• [What needs to be done]:
Nothing outside the range is wanted. Repeat exactly the lines below from the one with "avgRoutedWirePerCell_um = 20.8" through the one with "die_w_um = 113".

• [Records for processing]:
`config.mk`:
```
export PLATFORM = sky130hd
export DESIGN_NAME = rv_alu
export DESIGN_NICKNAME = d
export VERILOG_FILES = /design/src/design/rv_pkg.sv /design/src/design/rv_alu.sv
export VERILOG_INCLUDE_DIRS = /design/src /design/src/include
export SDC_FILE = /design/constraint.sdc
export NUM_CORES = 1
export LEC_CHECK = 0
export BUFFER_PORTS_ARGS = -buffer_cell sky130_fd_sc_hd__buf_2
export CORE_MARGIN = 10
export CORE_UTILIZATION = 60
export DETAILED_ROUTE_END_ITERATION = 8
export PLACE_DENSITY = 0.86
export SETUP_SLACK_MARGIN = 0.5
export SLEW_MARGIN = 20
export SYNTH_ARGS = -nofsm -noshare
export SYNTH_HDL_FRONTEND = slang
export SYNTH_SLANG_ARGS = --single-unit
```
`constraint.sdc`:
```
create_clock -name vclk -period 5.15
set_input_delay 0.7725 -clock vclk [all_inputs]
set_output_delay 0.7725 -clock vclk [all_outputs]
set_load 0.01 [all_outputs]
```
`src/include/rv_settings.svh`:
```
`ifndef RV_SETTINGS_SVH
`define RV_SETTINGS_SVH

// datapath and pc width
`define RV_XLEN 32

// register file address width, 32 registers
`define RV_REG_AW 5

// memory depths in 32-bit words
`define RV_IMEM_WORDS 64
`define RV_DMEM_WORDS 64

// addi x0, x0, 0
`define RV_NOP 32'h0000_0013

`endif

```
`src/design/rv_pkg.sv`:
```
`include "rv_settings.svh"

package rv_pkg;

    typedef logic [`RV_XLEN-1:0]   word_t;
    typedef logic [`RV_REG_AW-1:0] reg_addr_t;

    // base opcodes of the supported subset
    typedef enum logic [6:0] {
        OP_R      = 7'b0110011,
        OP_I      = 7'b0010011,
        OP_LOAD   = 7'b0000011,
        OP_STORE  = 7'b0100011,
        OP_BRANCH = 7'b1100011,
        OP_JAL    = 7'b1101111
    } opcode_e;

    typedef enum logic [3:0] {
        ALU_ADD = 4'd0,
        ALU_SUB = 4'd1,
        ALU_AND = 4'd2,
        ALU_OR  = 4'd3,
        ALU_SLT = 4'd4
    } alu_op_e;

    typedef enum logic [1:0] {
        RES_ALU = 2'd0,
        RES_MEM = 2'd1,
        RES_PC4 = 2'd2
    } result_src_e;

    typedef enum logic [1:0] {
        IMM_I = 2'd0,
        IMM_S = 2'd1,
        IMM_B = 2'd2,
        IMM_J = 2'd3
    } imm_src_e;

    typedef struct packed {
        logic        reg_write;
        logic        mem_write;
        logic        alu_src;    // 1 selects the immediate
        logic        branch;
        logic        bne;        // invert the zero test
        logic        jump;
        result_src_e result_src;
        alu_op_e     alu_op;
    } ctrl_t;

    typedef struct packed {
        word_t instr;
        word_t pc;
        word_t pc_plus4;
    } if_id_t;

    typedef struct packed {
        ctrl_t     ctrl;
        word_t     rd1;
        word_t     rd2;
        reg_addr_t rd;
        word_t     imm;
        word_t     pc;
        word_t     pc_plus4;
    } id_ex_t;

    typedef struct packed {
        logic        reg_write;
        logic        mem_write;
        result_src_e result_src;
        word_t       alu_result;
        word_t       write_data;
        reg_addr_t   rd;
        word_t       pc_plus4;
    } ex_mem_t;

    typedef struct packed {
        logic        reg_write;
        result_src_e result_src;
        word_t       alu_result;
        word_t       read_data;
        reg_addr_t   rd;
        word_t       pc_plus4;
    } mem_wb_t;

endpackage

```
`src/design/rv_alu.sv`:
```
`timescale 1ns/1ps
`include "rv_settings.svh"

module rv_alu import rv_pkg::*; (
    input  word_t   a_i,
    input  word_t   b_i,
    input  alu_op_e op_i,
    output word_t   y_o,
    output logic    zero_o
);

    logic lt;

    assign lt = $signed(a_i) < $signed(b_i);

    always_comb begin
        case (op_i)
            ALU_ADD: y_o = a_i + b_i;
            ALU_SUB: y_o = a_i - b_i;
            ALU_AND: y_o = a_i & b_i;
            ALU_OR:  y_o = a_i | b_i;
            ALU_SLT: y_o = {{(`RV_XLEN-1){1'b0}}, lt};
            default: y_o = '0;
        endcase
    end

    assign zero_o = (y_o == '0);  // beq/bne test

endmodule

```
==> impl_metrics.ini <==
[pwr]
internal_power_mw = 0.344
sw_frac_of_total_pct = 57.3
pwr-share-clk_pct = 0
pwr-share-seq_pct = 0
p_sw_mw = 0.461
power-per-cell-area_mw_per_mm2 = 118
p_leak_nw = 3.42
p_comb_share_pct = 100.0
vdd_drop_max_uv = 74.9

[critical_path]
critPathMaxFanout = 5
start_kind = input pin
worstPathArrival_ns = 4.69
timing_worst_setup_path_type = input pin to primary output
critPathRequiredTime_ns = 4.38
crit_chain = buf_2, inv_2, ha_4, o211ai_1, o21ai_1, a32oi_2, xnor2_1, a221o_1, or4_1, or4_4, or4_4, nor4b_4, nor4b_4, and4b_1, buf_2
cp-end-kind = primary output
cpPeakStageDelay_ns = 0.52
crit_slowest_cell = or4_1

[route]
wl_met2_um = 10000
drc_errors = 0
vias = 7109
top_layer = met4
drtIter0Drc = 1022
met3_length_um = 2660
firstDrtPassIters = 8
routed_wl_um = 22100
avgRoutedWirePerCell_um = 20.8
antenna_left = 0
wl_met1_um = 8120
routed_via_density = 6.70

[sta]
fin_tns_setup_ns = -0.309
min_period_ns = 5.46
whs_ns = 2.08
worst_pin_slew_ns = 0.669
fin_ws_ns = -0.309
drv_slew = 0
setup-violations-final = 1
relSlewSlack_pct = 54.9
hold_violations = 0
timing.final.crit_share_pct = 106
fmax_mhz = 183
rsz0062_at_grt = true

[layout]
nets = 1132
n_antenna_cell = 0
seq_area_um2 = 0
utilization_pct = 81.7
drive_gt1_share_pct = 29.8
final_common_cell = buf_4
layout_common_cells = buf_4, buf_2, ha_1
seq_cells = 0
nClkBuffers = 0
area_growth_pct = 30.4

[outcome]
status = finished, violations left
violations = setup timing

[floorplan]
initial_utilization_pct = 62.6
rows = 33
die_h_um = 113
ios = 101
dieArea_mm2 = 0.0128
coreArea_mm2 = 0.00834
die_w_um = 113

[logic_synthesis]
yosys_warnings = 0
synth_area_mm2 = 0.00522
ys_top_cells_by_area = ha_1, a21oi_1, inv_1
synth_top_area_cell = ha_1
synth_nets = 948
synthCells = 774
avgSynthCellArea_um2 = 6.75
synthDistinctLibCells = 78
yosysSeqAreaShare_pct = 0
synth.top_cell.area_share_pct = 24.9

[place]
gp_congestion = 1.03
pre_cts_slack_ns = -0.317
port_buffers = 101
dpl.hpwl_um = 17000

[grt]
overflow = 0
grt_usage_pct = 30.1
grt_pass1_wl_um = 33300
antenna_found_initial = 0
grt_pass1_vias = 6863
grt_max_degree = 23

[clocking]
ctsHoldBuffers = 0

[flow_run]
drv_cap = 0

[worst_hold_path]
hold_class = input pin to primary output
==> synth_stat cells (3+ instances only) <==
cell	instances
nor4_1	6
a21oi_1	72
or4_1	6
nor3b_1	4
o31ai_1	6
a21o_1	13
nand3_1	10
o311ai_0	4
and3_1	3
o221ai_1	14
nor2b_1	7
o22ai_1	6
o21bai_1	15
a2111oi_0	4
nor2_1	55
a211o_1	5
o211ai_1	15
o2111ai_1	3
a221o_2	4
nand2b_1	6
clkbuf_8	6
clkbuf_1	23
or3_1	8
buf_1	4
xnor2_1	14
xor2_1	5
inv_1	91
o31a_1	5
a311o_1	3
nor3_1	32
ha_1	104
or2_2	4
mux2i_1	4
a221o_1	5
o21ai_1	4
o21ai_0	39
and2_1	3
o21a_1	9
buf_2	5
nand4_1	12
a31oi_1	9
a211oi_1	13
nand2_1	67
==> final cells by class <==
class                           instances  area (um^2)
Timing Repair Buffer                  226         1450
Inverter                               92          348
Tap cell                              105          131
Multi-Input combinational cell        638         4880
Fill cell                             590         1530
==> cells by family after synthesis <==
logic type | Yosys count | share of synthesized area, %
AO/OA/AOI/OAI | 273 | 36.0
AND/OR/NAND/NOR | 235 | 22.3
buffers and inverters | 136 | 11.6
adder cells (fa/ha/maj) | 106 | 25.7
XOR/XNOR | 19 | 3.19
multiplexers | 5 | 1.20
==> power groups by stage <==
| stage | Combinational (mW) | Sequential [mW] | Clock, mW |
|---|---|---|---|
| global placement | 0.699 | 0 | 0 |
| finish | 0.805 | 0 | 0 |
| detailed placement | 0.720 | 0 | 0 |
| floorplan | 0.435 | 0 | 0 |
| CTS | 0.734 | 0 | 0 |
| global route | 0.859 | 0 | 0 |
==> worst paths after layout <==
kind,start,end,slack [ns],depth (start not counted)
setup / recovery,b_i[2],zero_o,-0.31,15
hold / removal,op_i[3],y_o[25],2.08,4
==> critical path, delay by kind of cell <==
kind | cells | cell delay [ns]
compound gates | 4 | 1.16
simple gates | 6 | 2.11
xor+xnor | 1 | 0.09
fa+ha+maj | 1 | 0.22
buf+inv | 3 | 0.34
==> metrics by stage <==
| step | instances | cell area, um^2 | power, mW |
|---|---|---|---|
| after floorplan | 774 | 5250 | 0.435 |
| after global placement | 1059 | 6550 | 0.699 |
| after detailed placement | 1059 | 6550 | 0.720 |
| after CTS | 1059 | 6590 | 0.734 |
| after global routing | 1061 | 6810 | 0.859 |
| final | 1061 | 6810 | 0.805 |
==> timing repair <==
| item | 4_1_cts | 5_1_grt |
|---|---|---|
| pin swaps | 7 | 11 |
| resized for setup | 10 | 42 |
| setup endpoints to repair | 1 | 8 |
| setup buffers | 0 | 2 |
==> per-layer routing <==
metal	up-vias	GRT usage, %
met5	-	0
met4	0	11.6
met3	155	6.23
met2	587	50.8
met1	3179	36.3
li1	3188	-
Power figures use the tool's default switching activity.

---

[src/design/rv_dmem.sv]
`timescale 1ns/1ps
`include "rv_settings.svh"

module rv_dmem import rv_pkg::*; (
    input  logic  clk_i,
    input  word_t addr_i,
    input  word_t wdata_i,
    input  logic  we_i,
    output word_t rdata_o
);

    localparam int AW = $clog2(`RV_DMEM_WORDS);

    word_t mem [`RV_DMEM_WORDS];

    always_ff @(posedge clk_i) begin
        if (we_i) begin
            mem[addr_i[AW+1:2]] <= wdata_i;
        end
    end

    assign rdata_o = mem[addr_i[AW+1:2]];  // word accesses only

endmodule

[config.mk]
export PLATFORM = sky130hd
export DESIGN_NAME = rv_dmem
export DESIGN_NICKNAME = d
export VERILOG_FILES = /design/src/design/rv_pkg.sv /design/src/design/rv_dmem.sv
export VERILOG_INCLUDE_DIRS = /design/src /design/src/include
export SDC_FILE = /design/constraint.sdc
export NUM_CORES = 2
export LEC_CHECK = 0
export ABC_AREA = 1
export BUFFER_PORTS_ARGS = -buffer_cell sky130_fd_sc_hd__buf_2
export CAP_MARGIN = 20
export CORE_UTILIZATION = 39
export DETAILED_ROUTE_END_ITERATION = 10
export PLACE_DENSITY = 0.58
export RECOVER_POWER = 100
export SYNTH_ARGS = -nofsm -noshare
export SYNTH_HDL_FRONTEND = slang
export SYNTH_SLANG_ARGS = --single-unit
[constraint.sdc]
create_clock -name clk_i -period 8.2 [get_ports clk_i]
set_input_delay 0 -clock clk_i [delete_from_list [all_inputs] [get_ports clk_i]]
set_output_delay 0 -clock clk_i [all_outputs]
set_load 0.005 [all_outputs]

--

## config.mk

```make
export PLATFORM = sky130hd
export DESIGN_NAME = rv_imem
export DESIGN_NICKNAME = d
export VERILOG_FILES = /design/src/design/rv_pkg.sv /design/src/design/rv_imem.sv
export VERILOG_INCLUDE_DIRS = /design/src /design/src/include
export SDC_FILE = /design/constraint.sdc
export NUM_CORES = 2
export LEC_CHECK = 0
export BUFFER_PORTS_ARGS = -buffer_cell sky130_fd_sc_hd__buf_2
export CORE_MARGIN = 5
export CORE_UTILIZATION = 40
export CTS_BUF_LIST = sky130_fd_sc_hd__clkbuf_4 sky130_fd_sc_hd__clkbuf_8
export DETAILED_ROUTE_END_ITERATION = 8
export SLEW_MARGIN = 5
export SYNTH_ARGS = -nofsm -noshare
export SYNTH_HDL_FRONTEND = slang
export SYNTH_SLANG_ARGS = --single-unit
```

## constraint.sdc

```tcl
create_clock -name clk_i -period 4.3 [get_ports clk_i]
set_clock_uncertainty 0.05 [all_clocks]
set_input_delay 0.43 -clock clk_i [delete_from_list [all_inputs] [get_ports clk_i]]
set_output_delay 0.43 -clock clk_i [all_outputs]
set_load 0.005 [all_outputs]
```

• [Response to the exercise]:
avgRoutedWirePerCell_um = 20.8
antenna_left = 0
wl_met1_um = 8120
routed_via_density = 6.70

[sta]
fin_tns_setup_ns = -0.309
min_period_ns = 5.46
whs_ns = 2.08
worst_pin_slew_ns = 0.669
fin_ws_ns = -0.309
drv_slew = 0
setup-violations-final = 1
relSlewSlack_pct = 54.9
hold_violations = 0
timing.final.crit_share_pct = 106
fmax_mhz = 183
rsz0062_at_grt = true

[layout]
nets = 1132
n_antenna_cell = 0
seq_area_um2 = 0
utilization_pct = 81.7
drive_gt1_share_pct = 29.8
final_common_cell = buf_4
layout_common_cells = buf_4, buf_2, ha_1
seq_cells = 0
nClkBuffers = 0
area_growth_pct = 30.4

[outcome]
status = finished, violations left
violations = setup timing

[floorplan]
initial_utilization_pct = 62.6
rows = 33
die_h_um = 113
ios = 101
dieArea_mm2 = 0.0128
coreArea_mm2 = 0.00834
die_w_um = 113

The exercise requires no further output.